Collected data entries:
┄┄┄┄┄┄

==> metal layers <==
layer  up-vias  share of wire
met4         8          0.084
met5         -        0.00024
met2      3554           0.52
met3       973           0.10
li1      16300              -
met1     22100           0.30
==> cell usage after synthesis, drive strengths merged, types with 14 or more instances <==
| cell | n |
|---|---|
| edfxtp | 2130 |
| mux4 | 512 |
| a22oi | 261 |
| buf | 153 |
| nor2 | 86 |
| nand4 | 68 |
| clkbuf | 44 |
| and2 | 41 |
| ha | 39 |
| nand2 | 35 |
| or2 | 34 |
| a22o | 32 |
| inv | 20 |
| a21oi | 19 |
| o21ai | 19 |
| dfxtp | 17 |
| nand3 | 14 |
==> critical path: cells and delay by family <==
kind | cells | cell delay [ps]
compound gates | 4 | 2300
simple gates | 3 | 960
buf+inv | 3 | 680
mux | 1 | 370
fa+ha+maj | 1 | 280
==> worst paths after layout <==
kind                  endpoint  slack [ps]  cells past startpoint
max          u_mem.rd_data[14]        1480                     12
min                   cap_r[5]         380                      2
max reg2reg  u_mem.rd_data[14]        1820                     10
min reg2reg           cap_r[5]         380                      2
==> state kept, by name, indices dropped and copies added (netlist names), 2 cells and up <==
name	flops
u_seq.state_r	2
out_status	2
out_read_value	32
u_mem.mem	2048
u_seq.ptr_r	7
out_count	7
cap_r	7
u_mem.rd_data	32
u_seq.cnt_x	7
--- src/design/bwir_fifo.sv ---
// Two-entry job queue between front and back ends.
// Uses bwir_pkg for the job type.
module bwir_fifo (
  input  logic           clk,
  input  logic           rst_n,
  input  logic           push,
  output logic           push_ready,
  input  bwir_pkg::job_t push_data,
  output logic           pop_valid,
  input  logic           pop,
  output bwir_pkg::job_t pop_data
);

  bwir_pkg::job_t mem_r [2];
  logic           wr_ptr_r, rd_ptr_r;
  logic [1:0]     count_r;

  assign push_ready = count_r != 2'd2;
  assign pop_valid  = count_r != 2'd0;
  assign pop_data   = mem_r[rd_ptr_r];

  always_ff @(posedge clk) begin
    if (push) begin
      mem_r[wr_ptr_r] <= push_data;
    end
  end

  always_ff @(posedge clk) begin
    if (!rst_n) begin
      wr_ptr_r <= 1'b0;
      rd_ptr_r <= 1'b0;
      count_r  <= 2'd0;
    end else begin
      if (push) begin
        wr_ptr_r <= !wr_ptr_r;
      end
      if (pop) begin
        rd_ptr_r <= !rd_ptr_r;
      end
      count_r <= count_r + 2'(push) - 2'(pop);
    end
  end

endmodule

┄┄┄┄┄┄

Exercise. Reproduce all of the entries above verbatim.

Answer space.
==> metal layers <==
layer  up-vias  share of wire
met4         8          0.084
met5         -        0.00024
met2      3554           0.52
met3       973           0.10
li1      16300              -
met1     22100           0.30
==> cell usage after synthesis, drive strengths merged, types with 14 or more instances <==
| cell | n |
|---|---|
| edfxtp | 2130 |
| mux4 | 512 |
| a22oi | 261 |
| buf | 153 |
| nor2 | 86 |
| nand4 | 68 |
| clkbuf | 44 |
| and2 | 41 |
| ha | 39 |
| nand2 | 35 |
| or2 | 34 |
| a22o | 32 |
| inv | 20 |
| a21oi | 19 |
| o21ai | 19 |
| dfxtp | 17 |
| nand3 | 14 |
==> critical path: cells and delay by family <==
kind | cells | cell delay [ps]
compound gates | 4 | 2300
simple gates | 3 | 960
buf+inv | 3 | 680
mux | 1 | 370
fa+ha+maj | 1 | 280
==> worst paths after layout <==
kind                  endpoint  slack [ps]  cells past startpoint
max          u_mem.rd_data[14]        1480                     12
min                   cap_r[5]         380                      2
max reg2reg  u_mem.rd_data[14]        1820                     10
min reg2reg           cap_r[5]         380                      2
==> state kept, by name, indices dropped and copies added (netlist names), 2 cells and up <==
name	flops
u_seq.state_r	2
out_status	2
out_read_value	32
u_mem.mem	2048
u_seq.ptr_r	7
out_count	7
cap_r	7
u_mem.rd_data	32
u_seq.cnt_x	7
--- src/design/bwir_fifo.sv ---
// Two-entry job queue between front and back ends.
// Uses bwir_pkg for the job type.
module bwir_fifo (
  input  logic           clk,
  input  logic           rst_n,
  input  logic           push,
  output logic           push_ready,
  input  bwir_pkg::job_t push_data,
  output logic           pop_valid,
  input  logic           pop,
  output bwir_pkg::job_t pop_data
);

  bwir_pkg::job_t mem_r [2];
  logic           wr_ptr_r, rd_ptr_r;
  logic [1:0]     count_r;

  assign push_ready = count_r != 2'd2;
  assign pop_valid  = count_r != 2'd0;
  assign pop_data   = mem_r[rd_ptr_r];

  always_ff @(posedge clk) begin
    if (push) begin
      mem_r[wr_ptr_r] <= push_data;
    end
  end

  always_ff @(posedge clk) begin
    if (!rst_n) begin
      wr_ptr_r <= 1'b0;
      rd_ptr_r <= 1'b0;
      count_r  <= 2'd0;
    end else begin
      if (push) begin
        wr_ptr_r <= !wr_ptr_r;
      end
      if (pop) begin
        rd_ptr_r <= !rd_ptr_r;
      end
      count_r <= count_r + 2'(push) - 2'(pop);
    end
  end

endmodule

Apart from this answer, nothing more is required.